Desde la cárcel, Marcelino Camacho, a través de sus abogados, puso una denuncia en el juzgado de guardia por detener a su hijo, menor de edad, sin ninguna garantía procesal. Como seguía vigente el estado de excepción, la denuncia se archivó y Marcel fue enviado a la prisión de Carabanchel, donde tuvieron la «deferencia» de dejarle compartir celda con su padre.

—Lo encerraron con su padre porque lo exigió su abogado y después de que montase yo un escándalo. La noche anterior la pasó solo en otra galería. Cuando detuvieron a Marcel, me fui a ver a Yagüe y le grité que no tenían vergüenza por haber torturado a mi hijo y a otros cinco menores de edad. Él me dijo que al mío no le habían puesto la mano encima, pero era mentira. «Esas bofetadas que le han dado me han dolido a mi más que a él —le contesté—. ¿No tienen ya bastante con el padre? Mi marido ya tiene años, pero mi hijo es menor de edad ¿Qué quieren, meter en la cárcel a toda la familia?». Yo sabía que a Marcel le habían pegado unas bofetadas, pero la peor parte se la llevó Antonio, el mayor de todos los que detuvieron. A ese le tiraron al suelo y le pisotearon encima.

—¿Cuánto tiempo pasó Marcel en la cárcel?

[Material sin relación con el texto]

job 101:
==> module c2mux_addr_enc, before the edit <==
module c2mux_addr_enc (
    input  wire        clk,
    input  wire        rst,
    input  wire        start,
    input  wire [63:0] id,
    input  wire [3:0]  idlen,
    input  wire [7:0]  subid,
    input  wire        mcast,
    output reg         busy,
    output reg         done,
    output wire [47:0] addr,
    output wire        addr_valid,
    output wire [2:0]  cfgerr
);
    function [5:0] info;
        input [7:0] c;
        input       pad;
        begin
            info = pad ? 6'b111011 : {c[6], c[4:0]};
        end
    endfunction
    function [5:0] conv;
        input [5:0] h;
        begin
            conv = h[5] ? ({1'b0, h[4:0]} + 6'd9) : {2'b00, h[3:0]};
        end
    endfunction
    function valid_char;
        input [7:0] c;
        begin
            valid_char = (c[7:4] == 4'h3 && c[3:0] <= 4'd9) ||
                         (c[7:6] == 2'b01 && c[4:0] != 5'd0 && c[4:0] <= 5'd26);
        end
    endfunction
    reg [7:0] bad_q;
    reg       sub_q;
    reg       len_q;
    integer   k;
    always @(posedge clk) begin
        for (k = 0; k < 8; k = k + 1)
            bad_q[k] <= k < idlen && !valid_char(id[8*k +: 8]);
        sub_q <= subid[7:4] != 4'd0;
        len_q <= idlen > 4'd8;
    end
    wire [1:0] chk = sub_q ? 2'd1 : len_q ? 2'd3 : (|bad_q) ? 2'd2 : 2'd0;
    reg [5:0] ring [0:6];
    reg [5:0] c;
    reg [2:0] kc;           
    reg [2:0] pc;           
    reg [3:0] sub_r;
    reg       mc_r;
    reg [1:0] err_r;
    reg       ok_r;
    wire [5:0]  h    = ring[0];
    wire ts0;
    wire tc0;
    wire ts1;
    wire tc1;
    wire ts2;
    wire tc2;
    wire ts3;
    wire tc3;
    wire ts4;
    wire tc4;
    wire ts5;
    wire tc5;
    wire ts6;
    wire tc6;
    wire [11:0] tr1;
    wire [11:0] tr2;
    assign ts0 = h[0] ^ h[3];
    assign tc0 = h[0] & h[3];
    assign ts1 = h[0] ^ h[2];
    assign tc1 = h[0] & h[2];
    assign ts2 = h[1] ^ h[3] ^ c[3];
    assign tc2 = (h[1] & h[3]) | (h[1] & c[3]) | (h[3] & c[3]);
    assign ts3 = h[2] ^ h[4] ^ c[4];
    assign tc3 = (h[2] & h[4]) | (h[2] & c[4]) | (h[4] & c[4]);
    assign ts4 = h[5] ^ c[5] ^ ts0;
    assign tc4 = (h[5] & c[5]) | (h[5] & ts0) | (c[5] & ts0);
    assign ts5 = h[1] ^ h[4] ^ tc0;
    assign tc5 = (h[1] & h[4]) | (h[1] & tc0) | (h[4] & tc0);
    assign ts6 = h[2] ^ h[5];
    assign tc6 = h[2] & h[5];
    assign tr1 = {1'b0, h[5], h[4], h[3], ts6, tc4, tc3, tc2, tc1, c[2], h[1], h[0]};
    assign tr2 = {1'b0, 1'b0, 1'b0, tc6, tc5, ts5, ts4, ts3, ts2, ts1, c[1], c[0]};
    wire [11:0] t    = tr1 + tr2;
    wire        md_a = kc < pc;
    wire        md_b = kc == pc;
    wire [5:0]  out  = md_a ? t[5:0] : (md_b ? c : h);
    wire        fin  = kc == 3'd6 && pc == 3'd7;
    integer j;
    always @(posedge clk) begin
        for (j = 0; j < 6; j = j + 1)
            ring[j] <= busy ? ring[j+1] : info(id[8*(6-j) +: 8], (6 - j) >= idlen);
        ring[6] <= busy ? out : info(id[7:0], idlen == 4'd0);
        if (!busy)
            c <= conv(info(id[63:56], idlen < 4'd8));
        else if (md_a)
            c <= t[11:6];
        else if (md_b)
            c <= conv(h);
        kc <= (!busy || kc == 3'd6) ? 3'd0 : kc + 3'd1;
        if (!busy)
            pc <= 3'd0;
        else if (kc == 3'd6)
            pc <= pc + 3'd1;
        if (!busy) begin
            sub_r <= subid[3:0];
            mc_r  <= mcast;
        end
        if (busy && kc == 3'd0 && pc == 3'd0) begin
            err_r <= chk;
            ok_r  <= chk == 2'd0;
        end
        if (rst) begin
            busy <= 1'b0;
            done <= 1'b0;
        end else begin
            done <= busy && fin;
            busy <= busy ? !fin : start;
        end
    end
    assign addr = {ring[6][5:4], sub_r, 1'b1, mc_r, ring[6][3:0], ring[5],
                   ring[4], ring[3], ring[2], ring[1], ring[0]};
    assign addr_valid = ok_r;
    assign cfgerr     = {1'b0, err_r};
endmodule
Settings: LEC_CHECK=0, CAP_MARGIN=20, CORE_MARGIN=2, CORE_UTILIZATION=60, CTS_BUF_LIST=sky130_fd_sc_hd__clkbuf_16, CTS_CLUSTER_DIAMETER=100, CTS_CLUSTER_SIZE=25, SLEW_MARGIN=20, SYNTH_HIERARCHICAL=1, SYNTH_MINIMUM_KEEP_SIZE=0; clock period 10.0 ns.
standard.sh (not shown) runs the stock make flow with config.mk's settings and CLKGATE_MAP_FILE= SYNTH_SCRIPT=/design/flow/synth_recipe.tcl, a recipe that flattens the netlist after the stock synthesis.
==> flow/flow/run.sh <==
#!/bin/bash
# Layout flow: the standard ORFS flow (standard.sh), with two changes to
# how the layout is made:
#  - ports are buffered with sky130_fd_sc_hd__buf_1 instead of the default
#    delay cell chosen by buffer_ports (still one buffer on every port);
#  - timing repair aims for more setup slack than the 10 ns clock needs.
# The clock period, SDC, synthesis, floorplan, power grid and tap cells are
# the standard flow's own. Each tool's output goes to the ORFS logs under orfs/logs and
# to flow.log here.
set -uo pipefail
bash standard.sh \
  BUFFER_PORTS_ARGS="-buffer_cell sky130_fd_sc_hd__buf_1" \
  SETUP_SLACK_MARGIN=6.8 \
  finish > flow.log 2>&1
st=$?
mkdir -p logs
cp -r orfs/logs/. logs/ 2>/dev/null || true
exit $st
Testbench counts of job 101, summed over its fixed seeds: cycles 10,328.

—Tres meses estuvo encerrado, y el pobre no pudo ir al viaje de fin de curso con sus compañeros del instituto, que, por cierto, se portaron muy bien con él. Hicieron manifestaciones de protesta y le fueron a esperar a la salida de la cárcel. Volví a ver a Yagüe otra vez, para hablar de los hijos de otras compañeras que tenían más miedo que yo. Me acuerdo muy bien de aquel hombre, bajo y regordete, que siempre me decía lo mismo: «Usted y yo estamos jugando al ratón y al gato, pero algún día la cogeremos en alguna de sus reuniones». Yo le miraba y decía para mí misma: «Cómo puede ser tan cruel…, pisotear a unos chavales de esa manera…». Pero delante de él yo me hacía la tonta: «Pero si en las reuniones lo único que hacemos es ponernos de acuerdo entre todas las compañeras para llevarles comida a nuestros maridos. ¿Qué se cree usted?, ¿qué vamos a arriesgarnos a meter la pata con todo lo que tenemos encima?». Y para mis adentros pensaba: «Será gilipollas la Policía… tanto que presume de saberlo todo y se la estoy pegando delante de sus narices».